- **About this exercise**
Go through the entries below and copy every line that holds the word "startpoint".

**** Task material

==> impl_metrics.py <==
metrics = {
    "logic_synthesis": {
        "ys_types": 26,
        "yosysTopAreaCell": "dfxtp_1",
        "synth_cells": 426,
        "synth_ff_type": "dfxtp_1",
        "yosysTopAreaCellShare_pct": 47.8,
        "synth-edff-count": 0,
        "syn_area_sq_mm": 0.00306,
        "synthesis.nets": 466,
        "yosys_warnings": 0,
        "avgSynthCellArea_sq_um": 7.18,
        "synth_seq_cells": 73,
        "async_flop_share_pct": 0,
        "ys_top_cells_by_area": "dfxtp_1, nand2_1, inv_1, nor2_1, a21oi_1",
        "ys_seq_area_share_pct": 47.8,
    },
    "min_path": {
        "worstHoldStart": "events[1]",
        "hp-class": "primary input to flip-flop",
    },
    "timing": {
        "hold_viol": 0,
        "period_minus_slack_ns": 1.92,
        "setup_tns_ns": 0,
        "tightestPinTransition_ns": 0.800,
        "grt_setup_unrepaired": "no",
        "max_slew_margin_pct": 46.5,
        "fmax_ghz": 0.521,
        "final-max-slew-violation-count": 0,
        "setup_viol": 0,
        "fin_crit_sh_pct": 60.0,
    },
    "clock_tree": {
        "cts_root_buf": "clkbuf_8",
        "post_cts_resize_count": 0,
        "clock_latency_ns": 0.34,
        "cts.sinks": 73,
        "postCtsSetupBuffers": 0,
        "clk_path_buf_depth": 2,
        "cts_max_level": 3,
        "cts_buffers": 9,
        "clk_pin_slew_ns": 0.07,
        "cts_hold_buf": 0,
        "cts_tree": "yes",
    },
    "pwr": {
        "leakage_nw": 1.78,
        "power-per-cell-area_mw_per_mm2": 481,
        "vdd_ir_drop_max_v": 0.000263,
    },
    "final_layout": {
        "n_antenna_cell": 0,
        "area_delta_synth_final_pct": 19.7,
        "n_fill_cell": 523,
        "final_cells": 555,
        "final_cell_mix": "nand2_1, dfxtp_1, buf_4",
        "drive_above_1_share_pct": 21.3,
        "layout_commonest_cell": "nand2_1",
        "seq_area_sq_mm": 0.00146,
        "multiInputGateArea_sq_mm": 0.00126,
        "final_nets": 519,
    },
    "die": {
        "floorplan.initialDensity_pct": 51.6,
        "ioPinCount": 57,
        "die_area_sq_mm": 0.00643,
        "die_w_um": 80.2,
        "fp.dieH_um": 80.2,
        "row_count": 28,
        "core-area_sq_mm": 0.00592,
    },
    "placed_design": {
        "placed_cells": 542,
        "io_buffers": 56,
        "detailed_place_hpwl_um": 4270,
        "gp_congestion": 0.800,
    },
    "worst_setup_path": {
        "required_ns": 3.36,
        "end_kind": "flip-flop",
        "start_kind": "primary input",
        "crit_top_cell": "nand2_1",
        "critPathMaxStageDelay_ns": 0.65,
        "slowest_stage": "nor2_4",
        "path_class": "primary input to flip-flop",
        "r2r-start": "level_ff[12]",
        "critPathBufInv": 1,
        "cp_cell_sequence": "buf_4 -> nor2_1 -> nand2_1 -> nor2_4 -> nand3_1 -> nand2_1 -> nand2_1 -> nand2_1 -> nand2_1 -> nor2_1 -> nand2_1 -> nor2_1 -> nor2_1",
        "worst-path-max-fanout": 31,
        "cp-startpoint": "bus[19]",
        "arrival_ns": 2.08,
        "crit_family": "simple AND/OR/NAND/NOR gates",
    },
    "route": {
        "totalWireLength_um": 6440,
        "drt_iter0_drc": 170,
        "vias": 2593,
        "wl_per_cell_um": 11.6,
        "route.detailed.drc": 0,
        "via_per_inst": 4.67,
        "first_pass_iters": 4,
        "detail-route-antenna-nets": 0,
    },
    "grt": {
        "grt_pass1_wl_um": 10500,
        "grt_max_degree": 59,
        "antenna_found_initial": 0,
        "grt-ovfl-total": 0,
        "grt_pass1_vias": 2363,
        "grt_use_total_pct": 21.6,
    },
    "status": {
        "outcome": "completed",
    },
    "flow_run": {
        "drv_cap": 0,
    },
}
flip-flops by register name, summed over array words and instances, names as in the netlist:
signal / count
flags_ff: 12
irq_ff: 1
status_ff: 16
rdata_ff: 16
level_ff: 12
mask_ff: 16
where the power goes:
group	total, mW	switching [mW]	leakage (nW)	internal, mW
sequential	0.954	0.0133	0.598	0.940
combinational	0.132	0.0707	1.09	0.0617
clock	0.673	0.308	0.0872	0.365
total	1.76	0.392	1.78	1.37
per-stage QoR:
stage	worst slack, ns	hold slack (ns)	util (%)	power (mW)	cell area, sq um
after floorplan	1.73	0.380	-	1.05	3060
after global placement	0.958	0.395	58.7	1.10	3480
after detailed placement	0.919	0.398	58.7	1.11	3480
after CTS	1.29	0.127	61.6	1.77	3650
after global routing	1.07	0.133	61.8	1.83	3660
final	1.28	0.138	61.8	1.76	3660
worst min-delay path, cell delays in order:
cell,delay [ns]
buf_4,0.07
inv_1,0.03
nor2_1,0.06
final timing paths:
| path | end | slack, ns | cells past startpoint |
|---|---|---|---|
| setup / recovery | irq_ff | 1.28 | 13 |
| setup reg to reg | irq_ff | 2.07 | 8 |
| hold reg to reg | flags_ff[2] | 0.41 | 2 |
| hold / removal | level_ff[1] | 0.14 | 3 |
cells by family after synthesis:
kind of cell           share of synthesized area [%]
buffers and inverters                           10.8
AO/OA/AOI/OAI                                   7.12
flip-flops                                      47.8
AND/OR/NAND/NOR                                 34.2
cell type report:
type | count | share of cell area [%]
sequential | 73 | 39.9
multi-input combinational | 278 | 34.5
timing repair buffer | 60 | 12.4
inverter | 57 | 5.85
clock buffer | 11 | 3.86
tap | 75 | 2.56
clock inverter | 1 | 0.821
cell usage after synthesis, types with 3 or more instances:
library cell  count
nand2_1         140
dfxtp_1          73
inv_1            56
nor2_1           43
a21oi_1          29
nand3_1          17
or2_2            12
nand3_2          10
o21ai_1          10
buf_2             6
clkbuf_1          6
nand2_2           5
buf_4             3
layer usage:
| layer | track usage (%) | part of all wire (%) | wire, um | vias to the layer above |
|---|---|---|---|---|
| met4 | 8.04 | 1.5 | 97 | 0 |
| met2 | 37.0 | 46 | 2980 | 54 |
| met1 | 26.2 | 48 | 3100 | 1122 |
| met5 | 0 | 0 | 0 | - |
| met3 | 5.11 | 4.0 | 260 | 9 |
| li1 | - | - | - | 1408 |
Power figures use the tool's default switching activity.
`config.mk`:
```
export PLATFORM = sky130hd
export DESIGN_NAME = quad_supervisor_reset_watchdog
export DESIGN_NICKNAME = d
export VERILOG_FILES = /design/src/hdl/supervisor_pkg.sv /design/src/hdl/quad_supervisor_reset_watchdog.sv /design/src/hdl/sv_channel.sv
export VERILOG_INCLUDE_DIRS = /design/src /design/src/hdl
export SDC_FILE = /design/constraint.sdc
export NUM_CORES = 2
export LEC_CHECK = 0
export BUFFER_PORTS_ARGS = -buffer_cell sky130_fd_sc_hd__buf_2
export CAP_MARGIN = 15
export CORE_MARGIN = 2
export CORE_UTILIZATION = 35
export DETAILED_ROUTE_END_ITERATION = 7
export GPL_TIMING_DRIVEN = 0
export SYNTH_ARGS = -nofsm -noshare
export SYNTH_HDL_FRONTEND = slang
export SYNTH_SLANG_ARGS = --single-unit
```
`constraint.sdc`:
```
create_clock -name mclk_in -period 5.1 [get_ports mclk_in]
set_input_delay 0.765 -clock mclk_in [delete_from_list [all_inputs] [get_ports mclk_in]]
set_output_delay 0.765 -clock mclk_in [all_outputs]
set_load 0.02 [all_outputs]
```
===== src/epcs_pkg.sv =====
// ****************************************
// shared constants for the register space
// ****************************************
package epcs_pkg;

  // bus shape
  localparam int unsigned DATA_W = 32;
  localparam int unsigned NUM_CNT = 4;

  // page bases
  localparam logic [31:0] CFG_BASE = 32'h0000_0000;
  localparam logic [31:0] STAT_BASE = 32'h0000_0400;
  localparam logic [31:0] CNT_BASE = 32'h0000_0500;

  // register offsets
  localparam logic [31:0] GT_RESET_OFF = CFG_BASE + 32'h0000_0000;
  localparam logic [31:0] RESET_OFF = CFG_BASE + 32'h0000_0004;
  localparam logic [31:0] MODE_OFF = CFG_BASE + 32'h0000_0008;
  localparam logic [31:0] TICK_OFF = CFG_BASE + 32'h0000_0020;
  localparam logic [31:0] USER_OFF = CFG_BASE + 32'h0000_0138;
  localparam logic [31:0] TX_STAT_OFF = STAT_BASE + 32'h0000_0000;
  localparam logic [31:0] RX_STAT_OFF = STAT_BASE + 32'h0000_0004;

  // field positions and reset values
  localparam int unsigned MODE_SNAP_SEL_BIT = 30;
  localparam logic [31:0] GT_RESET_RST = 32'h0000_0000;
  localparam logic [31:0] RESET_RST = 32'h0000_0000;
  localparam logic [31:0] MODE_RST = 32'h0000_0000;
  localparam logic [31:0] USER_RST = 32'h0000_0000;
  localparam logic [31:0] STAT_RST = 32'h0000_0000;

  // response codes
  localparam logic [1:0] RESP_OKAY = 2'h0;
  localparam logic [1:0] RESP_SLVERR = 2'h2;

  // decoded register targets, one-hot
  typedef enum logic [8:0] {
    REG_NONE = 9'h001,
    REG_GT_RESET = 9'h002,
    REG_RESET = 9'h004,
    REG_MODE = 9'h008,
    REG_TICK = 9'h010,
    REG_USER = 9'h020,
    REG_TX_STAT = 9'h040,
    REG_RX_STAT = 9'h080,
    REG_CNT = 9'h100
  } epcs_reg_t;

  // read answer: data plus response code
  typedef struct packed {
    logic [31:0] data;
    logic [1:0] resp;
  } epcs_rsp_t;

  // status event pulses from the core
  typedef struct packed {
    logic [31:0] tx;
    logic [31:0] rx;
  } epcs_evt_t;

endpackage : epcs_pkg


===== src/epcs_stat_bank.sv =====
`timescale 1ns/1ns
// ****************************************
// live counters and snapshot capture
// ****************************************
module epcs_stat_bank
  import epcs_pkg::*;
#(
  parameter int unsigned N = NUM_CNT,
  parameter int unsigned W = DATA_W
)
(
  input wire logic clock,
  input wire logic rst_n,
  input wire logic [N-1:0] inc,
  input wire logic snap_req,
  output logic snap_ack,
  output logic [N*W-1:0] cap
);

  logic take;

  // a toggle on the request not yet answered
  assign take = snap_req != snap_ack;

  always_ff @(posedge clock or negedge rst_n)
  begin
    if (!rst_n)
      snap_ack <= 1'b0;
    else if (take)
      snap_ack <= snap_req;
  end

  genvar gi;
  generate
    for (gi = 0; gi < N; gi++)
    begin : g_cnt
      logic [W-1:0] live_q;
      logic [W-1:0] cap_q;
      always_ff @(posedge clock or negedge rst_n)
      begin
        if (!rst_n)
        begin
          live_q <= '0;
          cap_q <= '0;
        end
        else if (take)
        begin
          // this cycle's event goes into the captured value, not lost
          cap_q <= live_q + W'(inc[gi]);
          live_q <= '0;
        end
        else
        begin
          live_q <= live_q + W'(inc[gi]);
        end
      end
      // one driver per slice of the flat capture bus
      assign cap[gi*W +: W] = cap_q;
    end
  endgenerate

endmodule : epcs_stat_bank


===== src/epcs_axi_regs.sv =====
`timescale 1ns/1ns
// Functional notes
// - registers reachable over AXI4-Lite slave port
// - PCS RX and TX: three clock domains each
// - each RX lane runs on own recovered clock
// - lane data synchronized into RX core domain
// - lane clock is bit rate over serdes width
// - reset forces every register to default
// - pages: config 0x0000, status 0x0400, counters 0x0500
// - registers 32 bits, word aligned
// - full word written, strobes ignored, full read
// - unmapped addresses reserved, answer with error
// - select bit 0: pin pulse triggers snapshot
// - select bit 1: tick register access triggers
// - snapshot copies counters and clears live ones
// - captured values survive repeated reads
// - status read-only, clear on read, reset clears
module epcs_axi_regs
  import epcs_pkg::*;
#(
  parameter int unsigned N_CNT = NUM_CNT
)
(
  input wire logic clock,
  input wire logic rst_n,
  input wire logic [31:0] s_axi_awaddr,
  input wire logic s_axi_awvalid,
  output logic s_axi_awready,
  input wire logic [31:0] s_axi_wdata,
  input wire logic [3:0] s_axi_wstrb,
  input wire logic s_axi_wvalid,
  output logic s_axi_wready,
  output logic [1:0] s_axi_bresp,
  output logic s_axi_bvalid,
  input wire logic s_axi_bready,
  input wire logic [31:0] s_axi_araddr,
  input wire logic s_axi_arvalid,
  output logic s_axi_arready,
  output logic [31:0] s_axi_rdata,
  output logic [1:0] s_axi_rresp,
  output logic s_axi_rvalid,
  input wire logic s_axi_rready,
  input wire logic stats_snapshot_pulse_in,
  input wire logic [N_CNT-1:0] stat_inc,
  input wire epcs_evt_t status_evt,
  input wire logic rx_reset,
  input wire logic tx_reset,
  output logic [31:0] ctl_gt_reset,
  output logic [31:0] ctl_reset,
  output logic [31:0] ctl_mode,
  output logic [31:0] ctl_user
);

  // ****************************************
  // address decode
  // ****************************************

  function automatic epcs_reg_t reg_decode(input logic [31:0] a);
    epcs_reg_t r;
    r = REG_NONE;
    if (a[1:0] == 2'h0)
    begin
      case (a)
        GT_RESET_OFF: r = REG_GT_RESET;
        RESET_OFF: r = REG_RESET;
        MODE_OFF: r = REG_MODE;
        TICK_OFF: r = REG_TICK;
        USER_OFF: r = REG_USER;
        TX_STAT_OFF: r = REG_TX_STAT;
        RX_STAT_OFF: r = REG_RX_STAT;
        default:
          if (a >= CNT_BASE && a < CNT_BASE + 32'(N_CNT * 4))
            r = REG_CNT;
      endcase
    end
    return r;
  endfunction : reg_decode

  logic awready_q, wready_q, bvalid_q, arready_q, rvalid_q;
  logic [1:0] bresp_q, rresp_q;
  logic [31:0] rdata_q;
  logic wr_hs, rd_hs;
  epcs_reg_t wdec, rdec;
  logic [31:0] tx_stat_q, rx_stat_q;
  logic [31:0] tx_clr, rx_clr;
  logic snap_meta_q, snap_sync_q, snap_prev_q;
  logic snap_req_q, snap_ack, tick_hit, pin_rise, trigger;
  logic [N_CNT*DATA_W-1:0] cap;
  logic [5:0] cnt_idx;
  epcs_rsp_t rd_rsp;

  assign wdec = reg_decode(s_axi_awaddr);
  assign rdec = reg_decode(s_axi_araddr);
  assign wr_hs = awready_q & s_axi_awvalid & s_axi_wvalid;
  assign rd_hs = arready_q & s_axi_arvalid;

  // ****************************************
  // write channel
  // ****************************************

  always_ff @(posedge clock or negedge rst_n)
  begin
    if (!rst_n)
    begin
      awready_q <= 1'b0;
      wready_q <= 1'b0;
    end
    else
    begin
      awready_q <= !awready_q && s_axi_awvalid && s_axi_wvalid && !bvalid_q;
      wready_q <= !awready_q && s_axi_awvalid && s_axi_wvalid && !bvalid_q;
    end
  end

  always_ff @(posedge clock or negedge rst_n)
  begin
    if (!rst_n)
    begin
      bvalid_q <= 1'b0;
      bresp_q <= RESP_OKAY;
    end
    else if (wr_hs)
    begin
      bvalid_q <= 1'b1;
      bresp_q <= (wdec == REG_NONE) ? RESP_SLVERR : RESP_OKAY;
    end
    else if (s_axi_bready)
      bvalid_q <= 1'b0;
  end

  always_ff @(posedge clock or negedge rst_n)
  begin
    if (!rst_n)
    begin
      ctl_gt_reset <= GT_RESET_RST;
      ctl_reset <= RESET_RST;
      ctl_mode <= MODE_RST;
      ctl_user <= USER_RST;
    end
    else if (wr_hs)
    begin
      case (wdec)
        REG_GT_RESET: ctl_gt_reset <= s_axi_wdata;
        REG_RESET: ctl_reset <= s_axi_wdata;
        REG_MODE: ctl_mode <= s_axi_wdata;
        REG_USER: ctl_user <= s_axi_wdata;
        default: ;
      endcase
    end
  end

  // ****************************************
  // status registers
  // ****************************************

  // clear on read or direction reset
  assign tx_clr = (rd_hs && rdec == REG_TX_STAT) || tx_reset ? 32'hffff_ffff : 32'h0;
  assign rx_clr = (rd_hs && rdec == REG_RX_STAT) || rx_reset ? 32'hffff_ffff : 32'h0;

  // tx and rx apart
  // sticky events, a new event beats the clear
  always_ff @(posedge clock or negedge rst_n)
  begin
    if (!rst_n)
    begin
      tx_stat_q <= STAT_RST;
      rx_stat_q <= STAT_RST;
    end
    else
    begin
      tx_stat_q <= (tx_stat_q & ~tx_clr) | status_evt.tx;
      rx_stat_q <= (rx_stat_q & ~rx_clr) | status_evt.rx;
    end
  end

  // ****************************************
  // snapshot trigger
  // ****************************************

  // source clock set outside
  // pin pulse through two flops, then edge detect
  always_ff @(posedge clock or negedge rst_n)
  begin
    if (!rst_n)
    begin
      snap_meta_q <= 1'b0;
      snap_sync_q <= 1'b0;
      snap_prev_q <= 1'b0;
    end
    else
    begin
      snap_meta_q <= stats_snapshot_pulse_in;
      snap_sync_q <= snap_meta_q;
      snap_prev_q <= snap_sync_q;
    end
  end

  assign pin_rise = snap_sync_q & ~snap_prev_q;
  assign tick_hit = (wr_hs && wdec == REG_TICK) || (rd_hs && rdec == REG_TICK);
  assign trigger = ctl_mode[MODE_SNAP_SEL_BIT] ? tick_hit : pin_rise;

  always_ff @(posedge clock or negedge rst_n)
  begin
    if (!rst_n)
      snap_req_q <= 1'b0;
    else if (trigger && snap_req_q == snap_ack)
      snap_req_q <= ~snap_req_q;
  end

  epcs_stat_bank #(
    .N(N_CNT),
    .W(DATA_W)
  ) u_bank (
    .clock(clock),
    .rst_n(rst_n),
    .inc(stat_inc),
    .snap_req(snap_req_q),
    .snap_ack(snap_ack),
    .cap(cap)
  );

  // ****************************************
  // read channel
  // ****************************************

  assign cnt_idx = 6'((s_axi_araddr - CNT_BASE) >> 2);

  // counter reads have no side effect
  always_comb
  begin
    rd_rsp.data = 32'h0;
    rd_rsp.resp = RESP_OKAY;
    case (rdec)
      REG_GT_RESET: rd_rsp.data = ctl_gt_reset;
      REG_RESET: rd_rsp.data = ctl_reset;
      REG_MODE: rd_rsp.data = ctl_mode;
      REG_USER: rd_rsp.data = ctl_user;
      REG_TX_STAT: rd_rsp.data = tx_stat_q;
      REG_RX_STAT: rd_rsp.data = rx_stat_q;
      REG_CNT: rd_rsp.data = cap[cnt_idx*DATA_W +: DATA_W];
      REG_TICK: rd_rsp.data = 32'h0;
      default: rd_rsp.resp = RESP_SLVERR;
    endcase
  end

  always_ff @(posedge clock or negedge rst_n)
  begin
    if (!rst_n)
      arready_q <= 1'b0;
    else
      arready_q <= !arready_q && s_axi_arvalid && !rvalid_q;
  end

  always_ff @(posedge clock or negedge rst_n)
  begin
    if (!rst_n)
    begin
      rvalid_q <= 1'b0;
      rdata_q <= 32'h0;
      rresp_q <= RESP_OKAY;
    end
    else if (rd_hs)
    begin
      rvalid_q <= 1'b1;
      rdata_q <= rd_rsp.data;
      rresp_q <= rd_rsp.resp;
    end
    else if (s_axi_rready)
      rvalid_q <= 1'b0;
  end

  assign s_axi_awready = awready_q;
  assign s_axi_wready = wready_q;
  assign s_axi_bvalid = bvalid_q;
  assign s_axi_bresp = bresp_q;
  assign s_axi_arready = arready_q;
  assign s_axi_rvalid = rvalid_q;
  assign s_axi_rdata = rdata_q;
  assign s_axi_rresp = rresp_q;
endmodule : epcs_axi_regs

********

- **Written solution**
        "cp-startpoint": "bus[19]",
| path | end | slack, ns | cells past startpoint |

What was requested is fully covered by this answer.